Zunächst kaufte die Berliner Stadtpost-Expedition auf Anweisung König Friedrich Wilhelms III. zwei Grundstücke an der Königsstraße 60 und an der Spandauer Straße 21 auf, 1826 folgte das Haus Spandauer Straße 22, 1833 die Spandauer Straße 20, 1841 die Häuser Spandauer Straße 19 sowie Kleine Poststraße 11–13, 1896 Spandauer Straße 23–24, 1902 die Grundstücke Heiliggeiststraße 24–33, Kleine Poststraße 8–10 und Königsstraße 62–62a sowie 1903 das Haus in der Königsstraße 61. Damit war das gesamte Karree im Besitz der Post. Die meisten dieser Bauten befanden sich zuvor im Besitz betuchter Bürger, so etwa das Haus Spandauer Straße 21 dem kurfürstlichen Feldmarschall Otto Christoph von Sparr.

Da die Gebäude ursprünglich als Wohnraum konzipiert wurden, eigneten sie sich nur bedingt für den Postbetrieb. Daher erfolgten in den Folgejahren mehrmals notdürftige Umbauten an den Gebäuden. Mit dem rasanten Wachstum Berlins in der zweiten Hälfte des 19. Jahrhunderts verschärfte sich das Problem allerdings weiter, so dass ein Großteil der Bauten 1882 abgerissen und durch einen Neubau ersetzt wurde. Andere Stellen wiederum wurden auf andere Postämter verlegt. Im Zweiten Weltkrieg wurde das Areal schließlich fast bis auf die Grundmauern zerbombt und anschließend abgetragen. Auf der so entstandenen Freifläche entstand später das Marx-Engels-Forum.[4]

Marx-Engels-Forum

Denkmal für Karl Marx und Friedrich Engels am gleichnamigen Forum

Das Marx-Engels-Forum befindet sich auf der Südseite der Spandauer Straße zwischen der Karl-Liebknecht- und Rathausstraße. Ursprünglich war das Karree wie andere entlang der Straße dicht mit Wohn- und Geschäftshäusern bebaut, die im Zweiten Weltkrieg teilweise oder ganz zerstört wurden.

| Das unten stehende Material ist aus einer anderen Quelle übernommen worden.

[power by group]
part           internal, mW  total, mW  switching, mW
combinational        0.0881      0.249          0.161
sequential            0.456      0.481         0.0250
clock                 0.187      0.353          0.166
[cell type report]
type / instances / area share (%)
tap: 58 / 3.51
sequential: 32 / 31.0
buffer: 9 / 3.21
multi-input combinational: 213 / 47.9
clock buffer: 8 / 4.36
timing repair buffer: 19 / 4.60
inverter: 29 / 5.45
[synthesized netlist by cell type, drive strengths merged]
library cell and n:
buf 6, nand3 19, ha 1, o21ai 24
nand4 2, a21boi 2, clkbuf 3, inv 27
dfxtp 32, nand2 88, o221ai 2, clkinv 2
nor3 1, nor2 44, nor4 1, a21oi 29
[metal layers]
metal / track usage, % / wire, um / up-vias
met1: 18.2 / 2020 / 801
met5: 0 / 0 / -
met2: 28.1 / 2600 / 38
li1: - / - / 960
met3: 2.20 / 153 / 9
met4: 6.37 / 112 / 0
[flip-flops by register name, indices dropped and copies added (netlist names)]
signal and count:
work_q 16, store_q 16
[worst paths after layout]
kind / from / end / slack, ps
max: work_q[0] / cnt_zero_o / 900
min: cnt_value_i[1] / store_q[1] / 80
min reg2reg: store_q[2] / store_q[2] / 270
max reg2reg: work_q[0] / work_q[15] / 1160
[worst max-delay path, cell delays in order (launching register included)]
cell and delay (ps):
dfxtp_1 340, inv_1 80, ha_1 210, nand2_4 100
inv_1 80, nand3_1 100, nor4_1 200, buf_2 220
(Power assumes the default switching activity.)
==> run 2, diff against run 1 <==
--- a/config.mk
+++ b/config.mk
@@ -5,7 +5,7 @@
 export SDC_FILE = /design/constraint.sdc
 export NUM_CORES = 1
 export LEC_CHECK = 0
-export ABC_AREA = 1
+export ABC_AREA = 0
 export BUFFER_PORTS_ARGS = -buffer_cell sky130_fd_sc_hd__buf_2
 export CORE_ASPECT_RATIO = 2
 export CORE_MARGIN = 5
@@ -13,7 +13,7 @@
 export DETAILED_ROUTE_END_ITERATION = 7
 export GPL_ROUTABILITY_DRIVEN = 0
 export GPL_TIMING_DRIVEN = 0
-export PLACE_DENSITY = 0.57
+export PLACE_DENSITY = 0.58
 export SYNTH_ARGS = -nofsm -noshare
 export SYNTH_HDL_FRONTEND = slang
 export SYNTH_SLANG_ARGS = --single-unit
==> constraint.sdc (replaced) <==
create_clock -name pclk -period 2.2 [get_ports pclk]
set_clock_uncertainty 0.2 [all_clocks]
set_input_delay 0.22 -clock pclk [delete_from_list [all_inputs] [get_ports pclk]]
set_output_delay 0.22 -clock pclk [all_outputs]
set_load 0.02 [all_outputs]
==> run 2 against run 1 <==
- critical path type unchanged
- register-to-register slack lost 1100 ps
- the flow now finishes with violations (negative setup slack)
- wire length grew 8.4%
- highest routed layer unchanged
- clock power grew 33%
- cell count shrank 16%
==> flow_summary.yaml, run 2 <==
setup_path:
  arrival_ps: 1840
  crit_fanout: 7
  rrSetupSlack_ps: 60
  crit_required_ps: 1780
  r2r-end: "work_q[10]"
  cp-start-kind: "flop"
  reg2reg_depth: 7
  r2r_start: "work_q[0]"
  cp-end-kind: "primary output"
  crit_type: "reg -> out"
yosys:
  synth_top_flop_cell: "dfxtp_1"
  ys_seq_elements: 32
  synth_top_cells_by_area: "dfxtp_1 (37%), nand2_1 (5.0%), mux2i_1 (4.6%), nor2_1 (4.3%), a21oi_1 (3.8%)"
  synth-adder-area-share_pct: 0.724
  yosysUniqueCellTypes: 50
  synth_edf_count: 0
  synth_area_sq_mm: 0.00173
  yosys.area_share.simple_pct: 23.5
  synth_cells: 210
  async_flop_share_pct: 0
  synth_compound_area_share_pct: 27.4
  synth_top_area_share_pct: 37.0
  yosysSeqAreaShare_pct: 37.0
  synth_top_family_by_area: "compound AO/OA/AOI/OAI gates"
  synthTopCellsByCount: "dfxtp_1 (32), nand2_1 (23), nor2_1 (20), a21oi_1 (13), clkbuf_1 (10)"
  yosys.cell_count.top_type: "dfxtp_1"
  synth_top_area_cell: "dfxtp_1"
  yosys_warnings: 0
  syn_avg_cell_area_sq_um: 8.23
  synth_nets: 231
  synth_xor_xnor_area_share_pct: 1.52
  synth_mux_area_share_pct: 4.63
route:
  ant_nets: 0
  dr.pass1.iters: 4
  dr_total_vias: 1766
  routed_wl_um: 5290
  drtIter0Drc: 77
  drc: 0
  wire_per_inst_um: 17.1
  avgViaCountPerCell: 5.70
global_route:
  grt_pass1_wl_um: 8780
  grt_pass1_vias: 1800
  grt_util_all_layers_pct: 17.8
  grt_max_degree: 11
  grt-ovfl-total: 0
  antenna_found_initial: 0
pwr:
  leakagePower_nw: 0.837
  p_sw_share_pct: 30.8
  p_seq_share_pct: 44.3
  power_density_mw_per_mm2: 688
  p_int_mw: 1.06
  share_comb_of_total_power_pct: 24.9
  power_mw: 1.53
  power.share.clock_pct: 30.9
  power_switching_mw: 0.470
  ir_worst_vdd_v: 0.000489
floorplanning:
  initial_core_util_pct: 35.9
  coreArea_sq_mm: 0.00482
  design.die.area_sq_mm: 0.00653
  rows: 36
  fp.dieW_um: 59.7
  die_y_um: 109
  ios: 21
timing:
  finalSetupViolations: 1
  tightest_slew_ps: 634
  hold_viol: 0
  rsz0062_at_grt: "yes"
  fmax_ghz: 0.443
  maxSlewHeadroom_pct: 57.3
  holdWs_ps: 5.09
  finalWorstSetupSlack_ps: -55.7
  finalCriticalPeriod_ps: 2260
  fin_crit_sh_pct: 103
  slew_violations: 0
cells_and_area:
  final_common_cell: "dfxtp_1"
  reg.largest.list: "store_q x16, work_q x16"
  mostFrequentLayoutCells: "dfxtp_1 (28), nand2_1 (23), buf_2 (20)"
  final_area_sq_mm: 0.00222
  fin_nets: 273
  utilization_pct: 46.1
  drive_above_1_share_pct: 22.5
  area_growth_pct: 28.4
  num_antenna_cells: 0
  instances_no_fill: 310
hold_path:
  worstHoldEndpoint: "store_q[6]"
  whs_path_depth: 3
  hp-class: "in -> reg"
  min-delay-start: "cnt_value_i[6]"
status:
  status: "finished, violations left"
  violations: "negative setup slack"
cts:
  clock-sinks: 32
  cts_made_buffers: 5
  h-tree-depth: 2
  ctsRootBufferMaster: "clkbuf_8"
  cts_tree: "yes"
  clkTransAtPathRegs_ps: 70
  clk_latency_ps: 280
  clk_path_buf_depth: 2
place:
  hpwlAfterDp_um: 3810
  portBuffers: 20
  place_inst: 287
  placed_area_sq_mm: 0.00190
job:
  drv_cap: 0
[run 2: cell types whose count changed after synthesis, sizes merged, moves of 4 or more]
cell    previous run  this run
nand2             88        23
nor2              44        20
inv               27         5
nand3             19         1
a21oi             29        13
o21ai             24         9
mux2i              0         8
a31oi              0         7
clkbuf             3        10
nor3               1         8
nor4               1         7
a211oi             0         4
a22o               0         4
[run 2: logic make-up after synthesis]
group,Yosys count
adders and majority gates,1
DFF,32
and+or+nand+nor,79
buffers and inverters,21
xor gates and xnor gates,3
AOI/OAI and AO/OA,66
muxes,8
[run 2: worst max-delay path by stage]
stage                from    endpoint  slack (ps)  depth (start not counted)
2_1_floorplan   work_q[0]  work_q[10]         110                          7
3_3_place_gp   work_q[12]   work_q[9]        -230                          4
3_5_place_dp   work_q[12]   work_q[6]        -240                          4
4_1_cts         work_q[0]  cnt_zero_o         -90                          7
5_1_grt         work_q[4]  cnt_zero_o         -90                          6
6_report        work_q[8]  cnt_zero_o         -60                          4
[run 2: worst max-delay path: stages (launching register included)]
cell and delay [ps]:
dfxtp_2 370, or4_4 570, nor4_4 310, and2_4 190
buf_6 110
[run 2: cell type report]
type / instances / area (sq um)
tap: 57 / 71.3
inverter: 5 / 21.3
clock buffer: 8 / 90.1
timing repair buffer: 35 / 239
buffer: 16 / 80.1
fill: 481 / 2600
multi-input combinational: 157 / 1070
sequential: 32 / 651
## config.mk

```make
export PLATFORM = sky130hd
export DESIGN_NAME = lcd_seq_ctrl
export DESIGN_NICKNAME = d
export VERILOG_FILES = /design/src/verilog/lcd_pkg.sv /design/src/verilog/lcd_seq_ctrl.sv
export SDC_FILE = /design/constraint.sdc
export NUM_CORES = 1
export LEC_CHECK = 0
export ABC_AREA = 1
export BUFFER_PORTS_ARGS = -buffer_cell sky130_fd_sc_hd__buf_2
export CAP_MARGIN = 20
export CORE_MARGIN = 5
export CORE_UTILIZATION = 53
export DETAILED_ROUTE_END_ITERATION = 12
export MAX_ROUTING_LAYER = met4
export PLACE_DENSITY = 0.8
export SYNTH_ARGS = -nofsm -noshare
export SYNTH_HDL_FRONTEND = slang
export SYNTH_SLANG_ARGS = --single-unit
```

## constraint.sdc

```tcl
create_clock -name pclk -period 6.26 [get_ports pclk]
set_input_delay 0.313 -clock pclk [delete_from_list [all_inputs] [get_ports pclk]]
set_output_delay 0.313 -clock pclk [all_outputs]
set_load 0.05 [all_outputs]
```

## src/verilog/lcd_pkg.sv

```systemverilog
// bus widths, cycle timing, panel command codes and the state, op and bus enums
package lcd_pkg;

    localparam int LCD_DW     = 16;
    localparam int FILL_CNT_W = 16;

    localparam int RESET_CYCLES = 16;                 // panel reset low time
    localparam int RST_CNT_W    = $clog2(RESET_CYCLES);

    localparam int WR_LOW_CYCLES  = 2;
    localparam int WR_HIGH_CYCLES = 2;
    localparam int RD_LOW_CYCLES  = 4;                // data sampled in the last low cycle
    localparam int WR_LEN         = WR_LOW_CYCLES + WR_HIGH_CYCLES;
    localparam int RD_LEN         = RD_LOW_CYCLES + 1;
    localparam int BUS_CNT_W      = $clog2((RD_LEN > WR_LEN) ? RD_LEN : WR_LEN);

    localparam int INIT_LEN = 8;
    localparam int INIT_AW  = $clog2(INIT_LEN);

    // panel commands issued by the controller itself
    localparam logic [LCD_DW-1:0] CMD_MEM_WRITE = 16'h002C;
    localparam logic [LCD_DW-1:0] CMD_READ_ID   = 16'h00D3;

    typedef enum logic [2:0] {
        OP_WR_CMD     = 3'd0,
        OP_WR_DATA    = 3'd1,
        OP_FILL_COUNT = 3'd2,
        OP_FILL       = 3'd3,
        OP_READ_ID    = 3'd4
    } host_op_t;

    typedef enum logic [2:0] {
        ST_RESET,
        ST_INIT,
        ST_IDLE,
        ST_HOST,
        ST_FILL_CMD,
        ST_FILL_PIX,
        ST_ID_CMD,
        ST_ID_READ
    } ctrl_state_t;

    typedef enum logic {
        BUS_WRITE = 1'b0,
        BUS_READ  = 1'b1
    } bus_op_t;

endpackage

```

## src/verilog/lcd_seq_ctrl.sv

```systemverilog
`timescale 1ns/1ps
// control FSM: panel reset delay, init playback, host ops, pixel fill and ID read
module lcd_seq_ctrl (
    input  logic                              pclk,
    input  logic                              rst_n,
    input  logic                              cmd_valid_i,
    input  lcd_pkg::host_op_t                 cmd_op_i,
    input  logic [lcd_pkg::LCD_DW-1:0]        cmd_data_i,
    input  logic                              init_rs_i,
    input  logic [lcd_pkg::LCD_DW-1:0]        init_word_i,
    input  logic                              cnt_zero_i,
    input  logic                              bus_done_i,
    input  logic [lcd_pkg::LCD_DW-1:0]        bus_rdata_i,
    output logic                              busy_o,
    output logic [lcd_pkg::LCD_DW-1:0]        rd_data_o,
    output logic                              rd_valid_o,
    output logic                              lcd_rst_o,
    output logic                              lcd_bl_o,
    output logic [lcd_pkg::INIT_AW-1:0]       init_step_o,
    output logic                              cnt_load_o,
    output logic [lcd_pkg::FILL_CNT_W-1:0]    cnt_value_o,
    output logic                              cnt_dec_o,
    output logic                              bus_start_o,
    output lcd_pkg::bus_op_t                  bus_op_o,
    output logic                              bus_rs_o,
    output logic [lcd_pkg::LCD_DW-1:0]        bus_wdata_o
);

    lcd_pkg::ctrl_state_t            state;
    logic [lcd_pkg::RST_CNT_W-1:0]   rst_cnt;
    logic [lcd_pkg::LCD_DW-1:0]      color_q;    // fill color
    logic                            pend;       // writer cycle open
    logic                            id_dummy;   // first read after READ_ID is thrown away
    logic                            bus_free;

    assign busy_o    = (state != lcd_pkg::ST_IDLE);
    assign bus_free  = !pend && !bus_start_o;
    assign cnt_dec_o = (state == lcd_pkg::ST_FILL_PIX) && bus_done_i;   // one per pixel

    task automatic issue(input lcd_pkg::bus_op_t op, input logic rs,
                         input logic [lcd_pkg::LCD_DW-1:0] word);
        bus_start_o <= 1'b1;
        bus_op_o    <= op;
        bus_rs_o    <= rs;
        bus_wdata_o <= word;
    endtask

    always_ff @(posedge pclk) begin
        bus_start_o <= 1'b0;
        cnt_load_o  <= 1'b0;
        rd_valid_o  <= 1'b0;
        if (!rst_n) begin
            state       <= lcd_pkg::ST_RESET;
            rst_cnt     <= '0;
            init_step_o <= '0;
            pend        <= 1'b0;
            id_dummy    <= 1'b0;
            lcd_rst_o   <= 1'b0;
            lcd_bl_o    <= 1'b0;
        end else begin
            if (bus_start_o) begin
                pend <= 1'b1;
            end else if (bus_done_i) begin
                pend <= 1'b0;
            end
            case (state)
                lcd_pkg::ST_RESET: begin
                    if (rst_cnt == lcd_pkg::RST_CNT_W'(lcd_pkg::RESET_CYCLES - 1)) begin
                        lcd_rst_o <= 1'b1;
                        state     <= lcd_pkg::ST_INIT;
                    end else begin
                        rst_cnt <= rst_cnt + 1'b1;
                    end
                end
                lcd_pkg::ST_INIT: begin
                    if (bus_done_i) begin
                        if (init_step_o == lcd_pkg::INIT_AW'(lcd_pkg::INIT_LEN - 1)) begin
                            lcd_bl_o <= 1'b1;       // table done, backlight on
                            state    <= lcd_pkg::ST_IDLE;
                        end else begin
                            init_step_o <= init_step_o + 1'b1;
                        end
                    end else if (bus_free) begin
                        issue(lcd_pkg::BUS_WRITE, init_rs_i, init_word_i);
                    end
                end
                lcd_pkg::ST_IDLE: begin
                    if (cmd_valid_i) begin
                        case (cmd_op_i)
                            lcd_pkg::OP_WR_CMD, lcd_pkg::OP_WR_DATA: begin
                                issue(lcd_pkg::BUS_WRITE, cmd_op_i == lcd_pkg::OP_WR_DATA,
                                      cmd_data_i);
                                state <= lcd_pkg::ST_HOST;
                            end
                            lcd_pkg::OP_FILL_COUNT: begin
                                cnt_load_o  <= 1'b1;
                                cnt_value_o <= cmd_data_i;
                                state       <= lcd_pkg::ST_HOST;
                            end
                            lcd_pkg::OP_FILL: begin
                                color_q <= cmd_data_i;
                                issue(lcd_pkg::BUS_WRITE, 1'b0, lcd_pkg::CMD_MEM_WRITE);
                                state   <= lcd_pkg::ST_FILL_CMD;
                            end
                            lcd_pkg::OP_READ_ID: begin
                                issue(lcd_pkg::BUS_WRITE, 1'b0, lcd_pkg::CMD_READ_ID);
                                state <= lcd_pkg::ST_ID_CMD;
                            end
                            default: state <= lcd_pkg::ST_IDLE;   // unknown op dropped
                        endcase
                    end
                end
                lcd_pkg::ST_HOST: begin
                    if (bus_free) begin
                        state <= lcd_pkg::ST_IDLE;
                    end
                end
                lcd_pkg::ST_FILL_CMD: begin
                    if (bus_done_i) begin
                        if (cnt_zero_i) begin
                            state <= lcd_pkg::ST_IDLE;   // empty fill writes only the command
                        end else begin
                            issue(lcd_pkg::BUS_WRITE, 1'b1, color_q);
                            state <= lcd_pkg::ST_FILL_PIX;
                        end
                    end
                end
                lcd_pkg::ST_FILL_PIX: begin
                    // counter has taken the decrement by the time the bus is free
                    if (bus_free) begin
                        if (cnt_zero_i) begin
                            state <= lcd_pkg::ST_IDLE;
                        end else begin
                            issue(lcd_pkg::BUS_WRITE, 1'b1, color_q);
                        end
                    end
                end
                lcd_pkg::ST_ID_CMD: begin
                    if (bus_free) begin
                        issue(lcd_pkg::BUS_READ, 1'b1, '0);
                        id_dummy <= 1'b1;
                        state    <= lcd_pkg::ST_ID_READ;
                    end
                end
                lcd_pkg::ST_ID_READ: begin
                    if (bus_done_i) begin
                        if (id_dummy) begin
                            id_dummy <= 1'b0;
                        end else begin
                            rd_data_o  <= bus_rdata_i;
                            rd_valid_o <= 1'b1;
                            state      <= lcd_pkg::ST_IDLE;
                        end
                    end else if (bus_free) begin
                        issue(lcd_pkg::BUS_READ, 1'b1, '0);   // the real ID word
                    end
                end
                default: state <= lcd_pkg::ST_IDLE;
            endcase
        end
    end

    // start only once the writer has closed the previous cycle
    a_start_after_done: assert property (@(posedge pclk) disable iff (!rst_n)
        bus_start_o |-> !pend);

    // a command during a busy state starts nothing and latches nothing
    a_busy_cmd_dropped: assert property (@(posedge pclk) disable iff (!rst_n)
        (cmd_valid_i && busy_o) |=> ($stable(color_q) && !cnt_load_o &&
            (state == $past(state) ||
             !(state inside {lcd_pkg::ST_HOST, lcd_pkg::ST_FILL_CMD, lcd_pkg::ST_ID_CMD}))));

endmodule

```
--- src/source/kicker_consts.svh ---
// kicker video constants
`default_nettype none

`ifndef KICKER_CONSTS_SVH
`define KICKER_CONSTS_SVH

// horizontal count, 384 dots per line
`define KICKER_HCNT_END   9'd383
// last visible dot of a line
`define KICKER_HB_START   9'd255
// vertical count, 264 lines per frame
`define KICKER_VCNT_END   9'd263
// vertical blank covers 236..263 and 0..18
`define KICKER_VB_START   9'd236
`define KICKER_VB_END     9'd19

// video RAM map, 8-bit words
`define KICKER_MAP_BASE   11'h000
`define KICKER_PAT_BASE   11'h400
`define KICKER_VRAM_WORDS 11'd1152

// lag of the delayed blanking copies, in pixel enables
`define KICKER_HB_DLY     2

`endif

`default_nettype wire
--- src/source/kicker_pkg.sv ---
// kicker video types
`default_nettype none

package kicker_pkg;

    // beam position
    typedef struct packed {
        logic [8:0] h;
        logic [8:0] v;
    } video_pos_t;

    // one video RAM request
    typedef struct packed {
        logic [10:0] addr;
        logic        we;
        logic [7:0]  wdata;
    } vram_req_t;

    // tile map word
    typedef struct packed {
        logic [3:0] color;
        logic [3:0] code;
    } tile_attr_t;

    typedef enum logic [1:0] {
        FETCH_IDLE,
        FETCH_MAP,
        FETCH_PAT
    } fetch_state_t;

    typedef enum logic {
        APB_IDLE,
        APB_WAIT
    } apb_state_t;

endpackage

`default_nettype wire

--- src/source/kicker_vtimer.sv ---
// video beam timer
`timescale 1ns/10ps
`include "kicker_consts.svh"
`default_nettype none

module kicker_vtimer (
    input  logic                   clk,
    input  logic                   rst_n,
    input  logic                   pxl_cen,
    output kicker_pkg::video_pos_t pos,
    output logic                   lhbl,
    output logic                   lvbl,
    output logic                   lhbl_dly,
    output logic                   lvbl_dly,
    output logic                   v16
);

    logic [8:0]                h_nxt;
    logic [8:0]                v_nxt;
    logic [`KICKER_HB_DLY-1:0] lhbl_sr;
    logic [`KICKER_HB_DLY-1:0] lvbl_sr;

    // next beam position
    // v only moves when h wraps
    always_comb begin
        h_nxt = pos.h + 9'd1;
        v_nxt = pos.v;
        if (pos.h == `KICKER_HCNT_END) begin
            h_nxt = 9'd0;
            v_nxt = (pos.v == `KICKER_VCNT_END) ? 9'd0 : pos.v + 9'd1;
        end
    end

    // counters and blanking flags
    // flags are decoded from the next count so they stay aligned with pos
    always_ff @(posedge clk) begin
        if (!rst_n) begin
            pos  <= '0;
            lhbl <= 1'b1;
            lvbl <= 1'b1;
        end else if (pxl_cen) begin
            pos.h <= h_nxt;
            pos.v <= v_nxt;
            lhbl  <= (h_nxt <= `KICKER_HB_START);
            // active lines 19..235
            lvbl  <= (v_nxt >= `KICKER_VB_END) && (v_nxt < `KICKER_VB_START);
        end
    end

    // delayed blanking copies, shifted on the pixel enable
    always_ff @(posedge clk) begin
        if (!rst_n) begin
            lhbl_sr <= '1;
            lvbl_sr <= '1;
        end else if (pxl_cen) begin
            lhbl_sr <= {lhbl_sr[`KICKER_HB_DLY-2:0], lhbl};
            lvbl_sr <= {lvbl_sr[`KICKER_HB_DLY-2:0], lvbl};
        end
    end

    assign lhbl_dly = lhbl_sr[`KICKER_HB_DLY-1];
    assign lvbl_dly = lvbl_sr[`KICKER_HB_DLY-1];

    // 16-line strobe
    assign v16 = pos.v[4];

endmodule

`default_nettype wire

Das Gelände wurde bereits in den 1950er Jahren weitgehend geräumt, so dass eine große Freifläche von der Stadtbahn am Alexanderplatz bis zur Spree entstehen konnte. Die letzten vereinzelten Ruinen wurden anschließend in den 1970er Jahren abgetragen, um die Anlage komplett neu zu gestalten. Im folgenden Jahrzehnt erfolgte der Umbau zum Marx-Engels-Forum, dessen Mittelpunkt ein überlebensgroßes Denkmal der beiden Namensgeber Karl Marx und Friedrich Engels ist. Dahinter befindet sich, direkt an der Spree gelegen, ein Marmorrelief mit Namen „Alte Welt“. Es zeigt die Arbeiter der frühkapitalistischen Welt des 19. Jahrhunderts.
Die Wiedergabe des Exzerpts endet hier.